To begin counting the advantages when you send data over sound, they are not harmful to living beings. Ultra-high frequencies (inaudible to human ears may be harmful but I do not know how harmful they can be). Lower frequencies are much better – they won’t harm humans and can travel much farther owing to larger amplitudes. Like radio waves, they too travel in all directions and can be used easily for broadcasting. The negative that I see is that the sound waves need a carrier for themselves – air, water, metal conductors so cannot be used in space or vacuum. That’s the only drawback and hence they may not be useful for GPS. Other than that, they can be perfect carriers for data without harming anyone with dangerous radiations as the radio waves and do. To know the extent of damage we are exposing ourselves to, read our article on hazards of cellphone.
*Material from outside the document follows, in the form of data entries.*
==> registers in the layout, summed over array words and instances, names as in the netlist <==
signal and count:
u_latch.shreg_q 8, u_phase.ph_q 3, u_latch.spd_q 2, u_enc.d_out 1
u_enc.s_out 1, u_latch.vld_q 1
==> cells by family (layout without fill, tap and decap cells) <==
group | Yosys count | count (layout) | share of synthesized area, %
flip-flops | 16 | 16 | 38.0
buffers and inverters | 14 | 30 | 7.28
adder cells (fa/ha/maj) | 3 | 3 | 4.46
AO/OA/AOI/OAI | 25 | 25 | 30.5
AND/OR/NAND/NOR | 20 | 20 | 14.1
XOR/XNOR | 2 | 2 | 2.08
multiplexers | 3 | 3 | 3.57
**src/rtl/ovf_pwm_pkg.sv**
```systemverilog
package ovf_pwm_pkg;
    typedef enum logic [1:0] {
        REG_CTRL   = 2'd0,
        REG_CLKSEL = 2'd1,
        REG_CMP    = 2'd2,
        REG_SPARE  = 2'd3
    } reg_addr_e;

    localparam int CTRL_RUN_BIT    = 0;
    localparam int CTRL_LOWACT_BIT = 1;
    localparam int CTRL_OE_BIT     = 2;
endpackage

```
**src/rtl/ovf_pwm_regs.sv**
```systemverilog
module ovf_pwm_regs #(
    parameter int CNT_W = 8,
    parameter int SEL_W = 2
) (
    input  logic             clk,
    input  logic             rst_n,
    input  logic             wr_en,
    input  logic [1:0]       wr_addr,
    input  logic [CNT_W-1:0] wr_data,
    output logic             run_q,
    output logic             low_act_q,
    output logic             oe_q,
    output logic [SEL_W-1:0] sel_q,
    output logic [CNT_W-1:0] cmp_buf_q
);
    import ovf_pwm_pkg::*;

    typedef struct packed {
        logic             run;
        logic             low_act;
        logic             oe;
        logic [SEL_W-1:0] sel;
        logic [CNT_W-1:0] cmp_buf;
    } regs_t;

    regs_t r_d, r_q;

    always_comb begin
        r_d = r_q;
        if (wr_en) begin
            case (reg_addr_e'(wr_addr))
                REG_CTRL: begin
                    r_d.run     = wr_data[CTRL_RUN_BIT];
                    r_d.low_act = wr_data[CTRL_LOWACT_BIT];
                    r_d.oe      = wr_data[CTRL_OE_BIT];
                end
                REG_CLKSEL: begin
                    if (!r_q.run) r_d.sel = wr_data[SEL_W-1:0];
                end
                REG_CMP: r_d.cmp_buf = wr_data;
                default: ;
            endcase
        end
    end

    always_ff @(posedge clk) begin
        if (!rst_n) r_q <= '0;
        else        r_q <= r_d;
    end

    assign run_q     = r_q.run;
    assign low_act_q = r_q.low_act;
    assign oe_q      = r_q.oe;
    assign sel_q     = r_q.sel;
    assign cmp_buf_q = r_q.cmp_buf;
endmodule

```
**src/rtl/ovf_pwm_prescale.sv**
```systemverilog
module ovf_pwm_prescale #(
    parameter int SEL_W    = 2,
    parameter int DIV_STEP = 2
) (
    input  logic             clk,
    input  logic             rst_n,
    input  logic             run,
    input  logic [SEL_W-1:0] sel,
    output logic             tick
);
    localparam int PRE_W_RAW = DIV_STEP * ((1 << SEL_W) - 1);
    localparam int PRE_W     = (PRE_W_RAW < 1) ? 1 : PRE_W_RAW;

    typedef struct packed {
        logic [PRE_W-1:0] pre;
    } pre_t;

    pre_t p_d, p_q;
    logic [PRE_W:0]   span;
    logic [PRE_W-1:0] limit;

    always_comb begin
        span  = (PRE_W+1)'(1) << (DIV_STEP * int'(sel));
        limit = span[PRE_W-1:0] - PRE_W'(1);
        tick  = run && (p_q.pre == limit);
        p_d   = p_q;
        if (!run)      p_d.pre = '0;
        else if (tick) p_d.pre = '0;
        else           p_d.pre = p_q.pre + PRE_W'(1);
    end

    always_ff @(posedge clk) begin
        if (!rst_n) p_q <= '0;
        else        p_q <= p_d;
    end
endmodule

```
**src/rtl/ovf_pwm_core.sv**
```systemverilog
module ovf_pwm_core #(
    parameter int CNT_W = 8
) (
    input  logic             clk,
    input  logic             rst_n,
    input  logic             run,
    input  logic             tick,
    input  logic [CNT_W-1:0] cmp_buf,
    output logic [CNT_W-1:0] cnt_q,
    output logic [CNT_W-1:0] cmp_act_q,
    output logic             act_q,
    output logic             ovf
);
    localparam logic [CNT_W-1:0] CNT_TOP = '1;

    typedef struct packed {
        logic [CNT_W-1:0] cnt;
        logic [CNT_W-1:0] cmp;
        logic             act;
    } core_t;

    core_t c_d, c_q;
    logic [CNT_W-1:0] cnt_inc;

    always_comb begin
        ovf     = tick && (c_q.cnt == CNT_TOP);
        cnt_inc = c_q.cnt + CNT_W'(1);
        c_d     = c_q;
        if (!run) begin
            c_d.cnt = '0;
            c_d.act = 1'b0;
            c_d.cmp = cmp_buf;
        end else if (ovf) begin
            c_d.cnt = '0;
            c_d.cmp = cmp_buf;
            c_d.act = (cmp_buf != '0);
        end else if (tick) begin
            c_d.cnt = cnt_inc;
            if (cnt_inc == c_q.cmp) c_d.act = 1'b0;
        end
    end

    always_ff @(posedge clk) begin
        if (!rst_n) c_q <= '0;
        else        c_q <= c_d;
    end

    assign cnt_q     = c_q.cnt;
    assign cmp_act_q = c_q.cmp;
    assign act_q     = c_q.act;
endmodule

```
**src/rtl/ovf_pwm_timer.sv**
```systemverilog
module ovf_pwm_timer #(
    parameter int CNT_W    = 8,
    parameter int SEL_W    = 2,
    parameter int DIV_STEP = 2
) (
    input  logic             clk,
    input  logic             rst_n,
    input  logic             wr_en,
    input  logic [1:0]       wr_addr,
    input  logic [CNT_W-1:0] wr_data,
    output logic             pwm_out
);
    logic             run_q, low_act_q, oe_q, tick, act_q, ovf;
    logic [SEL_W-1:0] sel_q;
    logic [CNT_W-1:0] cmp_buf_q, cnt_q, cmp_act_q;

    ovf_pwm_regs #(.CNT_W(CNT_W), .SEL_W(SEL_W)) u_regs (
        .clk(clk), .rst_n(rst_n), .wr_en(wr_en), .wr_addr(wr_addr),
        .wr_data(wr_data), .run_q(run_q), .low_act_q(low_act_q),
        .oe_q(oe_q), .sel_q(sel_q), .cmp_buf_q(cmp_buf_q)
    );

    ovf_pwm_prescale #(.SEL_W(SEL_W), .DIV_STEP(DIV_STEP)) u_pre (
        .clk(clk), .rst_n(rst_n), .run(run_q), .sel(sel_q), .tick(tick)
    );

    ovf_pwm_core #(.CNT_W(CNT_W)) u_core (
        .clk(clk), .rst_n(rst_n), .run(run_q), .tick(tick),
        .cmp_buf(cmp_buf_q), .cnt_q(cnt_q), .cmp_act_q(cmp_act_q),
        .act_q(act_q), .ovf(ovf)
    );

    // Pulse is gated by run so a stop shows inactive in the very next cycle.
    assign pwm_out = oe_q & ((act_q & run_q) ^ low_act_q);
endmodule

```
Using Sound to Send Data over Sound

There can be three implementations to send data over sound. You can use amplitude modulation, phase modulation and frequency modulation. Out of all these three, amplitude modulation seems more feasible as it can be sent over low frequencies that are inaudible to human ears and thus, won’t create any humming sound or other distractions. Amplitude modulation also means sending data over longer areas as the sound waves with longer wavelength can easily bypass physical obstructions. Since the digital data is binary, data can be easily mounted to sound waves by creating a short sound to indicate a 0 and a long sound to indicate the 1. At the receiving end, demodulation (a modem) can be used to decode the message. It is not that this is yet to be implemented. Companies in the area are already researching the cause to send data over sound and some have seen success though not complete. There are a number of issues, such as getting rid of additional sounds that the data may face while travelling on modulated sound waves. There may be attenuation and noise issues that have to be worked upon. I would like to give the example of a startup called chirp (chirp.io). It uses bird sounds for transferring data. It was crowdfunded and was overfunded by 118%. They have developed a system that you can get on Google Play or for iOS. The app is not yet available for Windows phone. It is not necessary that you need to have an audible sound. The best method to send data over sound would be to use inaudible frequencies and low amplitudes that can span buildings and other obstructions so that they can reach far off places. Of course, we’ll need repeaters at places if the distance is too long. But it will still be better than using a balloon to provide Internet as sounds are everywhere unlike the balloons that are stationary for six months and move over to other places leaving the Internet-addicted people with nothing until the balloon comes back. Hope Microsoft works on this aspect of data transmission and comes up with something revolutionary.